(Entries taken from a collection)
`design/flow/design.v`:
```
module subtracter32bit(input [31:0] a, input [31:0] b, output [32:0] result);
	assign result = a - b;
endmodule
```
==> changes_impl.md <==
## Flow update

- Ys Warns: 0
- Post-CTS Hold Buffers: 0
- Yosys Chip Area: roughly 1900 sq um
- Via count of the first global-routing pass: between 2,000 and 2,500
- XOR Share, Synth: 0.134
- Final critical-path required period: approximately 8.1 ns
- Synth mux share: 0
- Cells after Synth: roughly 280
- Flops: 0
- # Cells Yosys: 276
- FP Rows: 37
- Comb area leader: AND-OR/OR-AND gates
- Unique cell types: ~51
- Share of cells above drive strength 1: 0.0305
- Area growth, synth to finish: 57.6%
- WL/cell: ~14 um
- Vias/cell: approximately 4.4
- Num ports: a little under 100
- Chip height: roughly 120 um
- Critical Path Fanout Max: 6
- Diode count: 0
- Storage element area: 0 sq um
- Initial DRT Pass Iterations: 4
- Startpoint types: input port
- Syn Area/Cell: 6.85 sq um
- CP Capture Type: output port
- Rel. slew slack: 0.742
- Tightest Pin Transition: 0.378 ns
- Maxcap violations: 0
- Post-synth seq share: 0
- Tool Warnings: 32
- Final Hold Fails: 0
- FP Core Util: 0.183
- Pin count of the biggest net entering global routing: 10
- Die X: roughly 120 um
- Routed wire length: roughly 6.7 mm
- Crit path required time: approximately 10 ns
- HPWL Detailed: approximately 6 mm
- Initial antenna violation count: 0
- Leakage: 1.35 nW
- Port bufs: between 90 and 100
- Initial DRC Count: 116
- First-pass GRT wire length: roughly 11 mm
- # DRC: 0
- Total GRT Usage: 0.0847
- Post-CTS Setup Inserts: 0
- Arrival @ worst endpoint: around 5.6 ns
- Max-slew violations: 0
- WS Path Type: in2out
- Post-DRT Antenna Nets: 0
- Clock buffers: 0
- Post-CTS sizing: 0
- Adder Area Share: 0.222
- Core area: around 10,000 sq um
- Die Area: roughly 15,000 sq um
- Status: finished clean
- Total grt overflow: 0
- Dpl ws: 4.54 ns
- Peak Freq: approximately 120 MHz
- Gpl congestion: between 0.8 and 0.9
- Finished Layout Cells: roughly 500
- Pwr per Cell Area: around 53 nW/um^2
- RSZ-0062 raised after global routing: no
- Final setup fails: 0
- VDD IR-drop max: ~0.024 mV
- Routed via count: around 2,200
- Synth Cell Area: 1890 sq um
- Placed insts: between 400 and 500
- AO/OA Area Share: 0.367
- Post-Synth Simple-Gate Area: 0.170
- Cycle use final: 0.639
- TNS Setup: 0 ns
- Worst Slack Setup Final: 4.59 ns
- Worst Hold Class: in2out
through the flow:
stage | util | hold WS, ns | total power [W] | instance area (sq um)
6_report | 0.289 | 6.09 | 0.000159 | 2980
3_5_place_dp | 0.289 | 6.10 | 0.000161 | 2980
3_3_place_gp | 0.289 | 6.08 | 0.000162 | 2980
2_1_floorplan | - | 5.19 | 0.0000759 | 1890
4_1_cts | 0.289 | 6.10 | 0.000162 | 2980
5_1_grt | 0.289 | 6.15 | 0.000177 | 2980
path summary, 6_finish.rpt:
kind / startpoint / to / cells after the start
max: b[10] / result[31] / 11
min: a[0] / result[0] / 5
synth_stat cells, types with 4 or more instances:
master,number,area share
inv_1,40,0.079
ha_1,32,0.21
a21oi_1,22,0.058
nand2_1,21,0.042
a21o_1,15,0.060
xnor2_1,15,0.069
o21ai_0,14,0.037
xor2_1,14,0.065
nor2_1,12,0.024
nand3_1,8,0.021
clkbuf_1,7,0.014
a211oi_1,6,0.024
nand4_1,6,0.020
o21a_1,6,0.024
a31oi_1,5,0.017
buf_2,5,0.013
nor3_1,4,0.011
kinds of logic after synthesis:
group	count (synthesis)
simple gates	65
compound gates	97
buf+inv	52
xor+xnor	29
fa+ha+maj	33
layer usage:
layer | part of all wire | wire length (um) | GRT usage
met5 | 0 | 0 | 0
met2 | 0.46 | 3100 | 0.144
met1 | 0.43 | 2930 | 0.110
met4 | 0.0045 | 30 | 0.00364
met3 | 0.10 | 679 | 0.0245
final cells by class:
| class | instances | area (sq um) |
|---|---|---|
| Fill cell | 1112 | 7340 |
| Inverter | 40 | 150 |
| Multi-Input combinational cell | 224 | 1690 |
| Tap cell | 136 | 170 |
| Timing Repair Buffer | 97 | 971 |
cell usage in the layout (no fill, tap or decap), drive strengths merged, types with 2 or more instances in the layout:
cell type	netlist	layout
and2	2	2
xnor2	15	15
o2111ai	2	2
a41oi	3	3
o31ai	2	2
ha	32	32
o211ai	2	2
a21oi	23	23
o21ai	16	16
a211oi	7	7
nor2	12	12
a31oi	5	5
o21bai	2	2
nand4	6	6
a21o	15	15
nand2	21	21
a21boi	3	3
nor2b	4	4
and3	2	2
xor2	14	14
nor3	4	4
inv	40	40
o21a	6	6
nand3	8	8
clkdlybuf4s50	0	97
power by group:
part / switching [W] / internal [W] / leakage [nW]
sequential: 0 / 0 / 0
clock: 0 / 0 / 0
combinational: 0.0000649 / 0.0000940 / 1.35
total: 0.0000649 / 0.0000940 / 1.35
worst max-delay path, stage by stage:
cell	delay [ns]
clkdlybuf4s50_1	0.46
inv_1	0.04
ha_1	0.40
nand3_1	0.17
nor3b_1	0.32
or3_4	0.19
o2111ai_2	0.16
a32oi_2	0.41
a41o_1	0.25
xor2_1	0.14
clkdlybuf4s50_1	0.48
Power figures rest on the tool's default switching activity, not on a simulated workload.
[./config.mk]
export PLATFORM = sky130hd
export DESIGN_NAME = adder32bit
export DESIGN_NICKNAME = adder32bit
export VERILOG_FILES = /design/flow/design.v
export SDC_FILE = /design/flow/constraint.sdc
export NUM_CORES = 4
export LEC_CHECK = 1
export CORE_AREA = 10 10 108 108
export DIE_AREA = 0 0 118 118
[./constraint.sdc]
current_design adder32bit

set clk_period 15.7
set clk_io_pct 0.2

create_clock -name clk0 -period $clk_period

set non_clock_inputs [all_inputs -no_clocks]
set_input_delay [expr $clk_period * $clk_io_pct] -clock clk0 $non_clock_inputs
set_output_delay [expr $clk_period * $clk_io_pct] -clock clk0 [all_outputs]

PROBLEM TO SOLVE: Every line above from the line with "- Post-CTS sizing: 0" to the line with "3_3_place_gp | 0.289 | 6.08 | 0.000162 | 2980", both included, must be reproduced exactly, and no other line may appear.

REPLY TO THE EXERCISE:
- Post-CTS sizing: 0
- Adder Area Share: 0.222
- Core area: around 10,000 sq um
- Die Area: roughly 15,000 sq um
- Status: finished clean
- Total grt overflow: 0
- Dpl ws: 4.54 ns
- Peak Freq: approximately 120 MHz
- Gpl congestion: between 0.8 and 0.9
- Finished Layout Cells: roughly 500
- Pwr per Cell Area: around 53 nW/um^2
- RSZ-0062 raised after global routing: no
- Final setup fails: 0
- VDD IR-drop max: ~0.024 mV
- Routed via count: around 2,200
- Synth Cell Area: 1890 sq um
- Placed insts: between 400 and 500
- AO/OA Area Share: 0.367
- Post-Synth Simple-Gate Area: 0.170
- Cycle use final: 0.639
- TNS Setup: 0 ns
- Worst Slack Setup Final: 4.59 ns
- Worst Hold Class: in2out
through the flow:
stage | util | hold WS, ns | total power [W] | instance area (sq um)
6_report | 0.289 | 6.09 | 0.000159 | 2980
3_5_place_dp | 0.289 | 6.10 | 0.000161 | 2980
3_3_place_gp | 0.289 | 6.08 | 0.000162 | 2980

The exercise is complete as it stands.